Сентиментализм на землю польдеров был занесен главным образом из Франции с произведениями Руссо, Мерсье и др., хотя в Нидерландах неплохо знали также Ричардсона, Стерна, Гете, особенно же Геллерта. Например, приблизительно в 1800 г. на сто человек, читающих Геллерта, приходилось десять читателей Гете и два — Канта. Это, разумеется, не случайность, а закономерный результат «избирательного сродства» голландского и немецкого бюргера. Основной сентиментальный жанр — мещанская драма («Дружба» М. ван дер Виндена, 1760; «Фанни, или Счастливое раскаяние» К. ван Хогевена, 1780, и др.), навеянная «слезной комедией» Лашоссе и Детуша, — так и не избавился от сословной замкнутости, узкого бытовизма и морального утилитаризма, которые преодолевали в своем творчестве Дидро и Лессинг. Нидерланды по существу не знали и революционного классицизма (редкий пример — «Муций Корд, или Освобождение Рима» Р. Фейта, 1795). Приземленно-бытовая тенденция возобладала над абстрактно-идеализирующей, чему косвенно способствовала и господствующая философия «здравого смысла». В то же время «грубого» Шекспира воспринимали только в переделках Дюсиса. Одним из первых стал переводить Шекспира и Шиллера Й. Кинкер.
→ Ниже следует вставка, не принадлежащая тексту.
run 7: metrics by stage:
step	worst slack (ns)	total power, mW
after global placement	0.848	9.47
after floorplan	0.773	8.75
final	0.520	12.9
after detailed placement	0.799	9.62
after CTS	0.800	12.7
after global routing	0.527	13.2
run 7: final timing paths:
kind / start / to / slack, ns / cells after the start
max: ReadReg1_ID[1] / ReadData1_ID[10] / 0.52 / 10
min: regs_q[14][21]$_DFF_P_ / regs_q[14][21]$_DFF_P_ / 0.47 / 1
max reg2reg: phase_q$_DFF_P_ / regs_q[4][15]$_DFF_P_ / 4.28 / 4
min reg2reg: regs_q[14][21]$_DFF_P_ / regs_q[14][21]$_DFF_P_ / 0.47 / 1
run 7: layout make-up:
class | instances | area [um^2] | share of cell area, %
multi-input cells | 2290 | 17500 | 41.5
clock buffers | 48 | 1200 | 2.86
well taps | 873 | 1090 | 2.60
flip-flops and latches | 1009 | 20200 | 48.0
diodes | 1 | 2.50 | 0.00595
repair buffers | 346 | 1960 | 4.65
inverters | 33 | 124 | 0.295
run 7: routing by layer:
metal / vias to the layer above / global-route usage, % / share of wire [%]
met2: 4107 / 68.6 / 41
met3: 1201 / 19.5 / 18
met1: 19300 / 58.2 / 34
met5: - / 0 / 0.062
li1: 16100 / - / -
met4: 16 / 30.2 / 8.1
From an optimization exercise on the open Yosys and OpenROAD flow, aimed at small area; shortcuts taken in it are not production practice. Where RTL was checked, it was by simulation tests only, not by an equivalence proof against the original. The clock port is modelled as an ideal driver; clocking choices that lean on that would not hold on a real chip. Power and IR drop assume default switching activity.

== the previous run ==
Design imem_loader, start of the top module:
module imem_loader #(
   parameter int DEPTH = 64,
   parameter int AW    = $clog2(DEPTH)
) (
   input  logic          clk,
   input  logic          reset,
   input  logic [7:0]    rx_data,
   input  logic          rx_valid,
   output logic          rx_ready,
   input  logic [31:0]   PC,
   output logic [31:0]   Instr,
   output logic          cpu_reset,
   output logic          load_done,
   output logic          load_err,
   output logic [AW:0]   words_loaded
);
For scale: ~86 I/O pins, roughly 56000 sq um of cells after synthesis.
export LEC_CHECK = 0
export CAP_MARGIN = 20
export CORE_MARGIN = 2
export CORE_UTILIZATION = 80
export SETUP_SLACK_MARGIN = 0.2
export SLEW_MARGIN = 20
export SYNTH_HIERARCHICAL = 1
export SYNTH_MINIMUM_KEEP_SIZE = 0
create_clock -name core_clock -period 8.0 [get_ports {clk}]
standard.sh (not shown) runs the stock make flow with config.mk's settings and CLKGATE_MAP_FILE= SYNTH_SCRIPT=/design/flow/synth_recipe.tcl, a recipe that flattens the netlist after the stock synthesis.
==> flow/flow/run.sh <==
#!/bin/bash
# Own layout flow: the standard ORFS flow (standard.sh) with a few options
# changed through make variables and step hooks. Each tool's full log stays under
# orfs/logs/; make's own output goes to standard.log here.
#  - downsize_nor.tcl (after synthesis): read-tree NOR gates start at drive 1.
#  - BUFFER_PORTS_ARGS + post_gpl.tcl: small port buffers (buf_2 in, buf_1 out).
#  - CTS_ARGS: clkbuf_16 only, larger sink clusters, no dummy loads.
set -uo pipefail
cd "$(dirname "$0")/.."
F=$(pwd)/flow
bash standard.sh \
  POST_SYNTH_TCL=$F/downsize_nor.tcl \
  BUFFER_PORTS_ARGS="-buffer_cell sky130_fd_sc_hd__buf_2" \
  POST_GLOBAL_PLACE_TCL=$F/post_gpl.tcl \
  CTS_ARGS="-sink_clustering_enable -repair_clock_nets -dont_use_dummy_load -sink_clustering_size 30 -sink_clustering_max_diameter 100 -buf_list sky130_fd_sc_hd__clkbuf_16" \
  finish > standard.log 2>&1
==> flow/flow/downsize_nor.tcl <==
# Synthesis gives the read tree's 4- and 3-input NORs double drive strength;
# start them at the smallest size and let the repair steps size up where needed.
set ndown 0
foreach inst [[ord::get_db_block] getInsts] {
  set m [[$inst getMaster] getName]
  if {[regexp {^(sky130_fd_sc_hd__nor[34])_2$} $m -> base]} {
    replace_cell [$inst getName] ${base}_1
    incr ndown
  }
}
puts "downsize_nor.tcl: $ndown cells downsized"
==> flow/flow/post_gpl.tcl <==
# Port buffers are buf_2 (BUFFER_PORTS_ARGS); the output ones, which drive only
# the port, are switched to buf_1 here. Later repair steps size up if needed.
set n 0
foreach inst [[ord::get_db_block] getInsts] {
  if {[string match output* [$inst getName]] &&
      [[$inst getMaster] getName] eq "sky130_fd_sc_hd__buf_2"} {
    replace_cell [$inst getName] sky130_fd_sc_hd__buf_1
    incr n
  }
}
puts "post_gpl.tcl: $n output buffers set to buf_1"
Input-level comparison between the current run and the previous run:
# the previous run
export LEC_CHECK = 0
export CAP_MARGIN = 20
export CORE_MARGIN = 2
export CORE_UTILIZATION = 80
export SETUP_SLACK_MARGIN = 0.2
export SLEW_MARGIN = 20
export SYNTH_HIERARCHICAL = 1
export SYNTH_MINIMUM_KEEP_SIZE = 0
create_clock -name core_clock -period 8.0 [get_ports {clk}]
# the current run
export LEC_CHECK = 0
export CAP_MARGIN = 20
export CORE_MARGIN = 2
export CORE_UTILIZATION = 80
export SETUP_SLACK_MARGIN = 0.3
export SLEW_MARGIN = 20
export SYNTH_HIERARCHICAL = 1
export SYNTH_MINIMUM_KEEP_SIZE = 0
create_clock -name core_clock -period 8.0 [get_ports {clk}]
[summary]
Re synthesized area: no difference whatsoever between the previous run and the current run.
For final instance area, the current run and the previous run come out practically identical.
Any difference in internal power between the current run and the previous run is small enough to ignore.
Diff the current run..the previous run | cell area after placement | unchanged
In the reports for the current run and the previous run, the larger setup slack belongs to the previous run.
No run of this note included a check of the RTL's function; only the layout flow was run.

========
== wip/harbor ==
imem_loader, a different RTL version from the one above (not shown whole).
Size in the first run: about 4100 cells after synthesis, about 86 I/O pins, about 0.058 mm² of cells after synthesis.
clock: 8.0 ns
lec_check: 0
cap_margin: 20
core_margin: 2
core_utilization: 50
slew_margin: 20
synth_hierarchical: 1
synth_minimum_keep_size: 0
==> flow/flow/run.sh <==
#!/bin/bash
# Own layout flow: the standard ORFS flow (standard.sh) with a few options
# changed through make variables. Each tool's full log stays under orfs/logs/;
# make's own output goes to standard.log here.
set -uo pipefail
cd "$(dirname "$0")/.."
F=$(pwd)/flow
bash standard.sh \
  BUFFER_PORTS_ARGS="-buffer_cell sky130_fd_sc_hd__buf_1" \
  CTS_ARGS="-sink_clustering_enable -repair_clock_nets -dont_use_dummy_load -sink_clustering_size 25 -sink_clustering_max_diameter 100 -buf_list sky130_fd_sc_hd__clkbuf_16" \
  POST_CTS_TCL=$F/post_cts.tcl \
  finish > standard.log 2>&1
==> flow/flow/post_cts.tcl <==
# Area recovery: downsize cells off the critical paths (repair_timing's power
# recovery), then legalize again. Global routing's repair steps follow.
log_cmd estimate_parasitics -placement
log_cmd repair_timing -recover_power 100 -verbose
log_cmd detailed_placement
check_placement -verbose
Inputs modified between wip/harbor and wip/raven:
diff --git a/flow/flow/run.sh b/flow/flow/run.sh
--- a/flow/flow/run.sh
+++ b/flow/flow/run.sh
@@ -11 +10,0 @@
-  POST_CTS_TCL=$F/post_cts.tcl \
removed: flow/flow/post_cts.tcl
==> run notes <==
- wip/raven against wip/harbor: register-to-register slack went up 0.84 ns, setup slack climbed 0.22 ns, number of gates on the worst path with buffers counted picked up an extra 5, post-route minimum period went down by 0.22 ns.
This is an optimization exercise on Yosys and OpenROAD, whose aim is small area, not a production implementation. Function was checked by simulation only, so behaviour that the tests miss may differ from the original. No activity file was given, so power comes from the tool's default toggle rates.

==> run a: inputs <==
==> flow/design.v <==
module pwm_multi_generator #(
    parameter int N_CH       = 16,
    parameter int CNT_WIDTH  = 9,
    parameter int CYCLE      = 512,
    parameter int DATA_WIDTH = 8
) (
    input  logic                                      clk,
    input  logic                                      rst_n,
    input  logic                                      sync,
    input  logic                                      we,
    input  logic [((N_CH > 1) ? $clog2(N_CH) : 1)-1:0] addr,
    input  logic [DATA_WIDTH-1:0]                     wduty,
    input  logic [DATA_WIDTH-1:0]                     wphase,
    input  logic [CNT_WIDTH-1:0]                      duty_offset,
    input  logic                                      out_en,
    output logic [CNT_WIDTH-1:0]                      cyc_time,
    output logic                                      update,
    output logic [N_CH-1:0]                           pwm_out
);
    logic [8:0]  time_q;
    logic [15:0] pwm_q;
    logic [15:0] sh_vld_q, act_vld_q;
    logic        wrap;
    logic [7:0]  tu;
    logic [8:0]  k;
    logic [8:0]  m;
    logic        neg;
    logic [8:0]  wsum;
    logic [15:0] pwm_d;
    function automatic logic lt8(input logic [7:0] a, input logic [7:0] b);
        logic c;
        c = 1'b0;
        for (int j = 0; j < 8; j++)
            c = (~a[j] & b[j]) | (~a[j] & c) | (b[j] & c);
        lt8 = c;
    endfunction
    assign wrap = sync | (time_q == 9'd511);
    assign tu   = time_q[8:1];
    assign k    = {1'b0, duty_offset[8:1]} + {8'd0, ~time_q[0] & duty_offset[0]};
    assign m    = {1'b0, tu} - k;
    assign neg  = m[8];
    assign wsum = {1'b0, wphase} + {1'b0, wduty};
    always_ff @(posedge clk or negedge rst_n) begin
        if (!rst_n) begin
            time_q    <= '0;
            pwm_q     <= '0;
            sh_vld_q  <= '0;
            act_vld_q <= '0;
        end else begin
            time_q <= wrap ? 9'd0 : time_q + 9'd1;
            pwm_q  <= pwm_d;
            if (we) sh_vld_q[addr] <= 1'b1;
            if (wrap) act_vld_q <= sh_vld_q;
        end
    end
    for (genvar i = 0; i < 16; i++) begin : g_ch
        logic [7:0] sh_ph_q, act_ph_q;
        logic [8:0] sh_sum_q, act_sum_q;
        logic       c1, lt;
        always_ff @(posedge clk) begin
            if (we && addr == 4'(i)) begin
                sh_ph_q  <= wphase;
                sh_sum_q <= wsum;
            end
            if (wrap) begin
                act_ph_q  <= sh_ph_q;
                act_sum_q <= sh_sum_q;
            end
        end
        assign c1 = ~lt8(tu, act_ph_q);
        assign lt = lt8(m[7:0], act_sum_q[7:0]);
        wire x = c1 | neg;
        wire top = (x & act_sum_q[8]) | (x & lt) | (act_sum_q[8] & lt);
        assign pwm_d[i] = out_en & (act_vld_q[i]
            ? ((c1 & neg) | top)
            : neg);
    end
    assign cyc_time = time_q;
    assign update   = (time_q == 9'd511);
    assign pwm_out  = pwm_q;
endmodule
СЕНТИМЕНТАЛИЗМ И ПРЕДРОМАНТИЗМ. ХЕМСТЕРХЕЙС
Нидерландский сентиментализм и предромантизм, наряду с религиозно-медитативными, в духе Клопштока и Юнга, стихами Р. Фейта, ознаменованы тремя сборниками благонравного «Опыта кратких виршей для детворы» (1778—1782) Хиеронима ван Алфена (1746—1803), патетическими «Песнями об отечестве» (1783) Якоба Беллами (1757—1786). Его же анакреонтические мотивы («Песни моей юности», 1782) были подхвачены Й. Кинкером («Моя маленькая певунья», 1785; «Первенцы», 1788). Естественная эмоциональность и благородный пыл этих стихов, прежде всего у нидерландского штюрмера Беллами, полемически противостоят фейтовской деланной экзальтации и внешним атрибутам сентиментального изображения.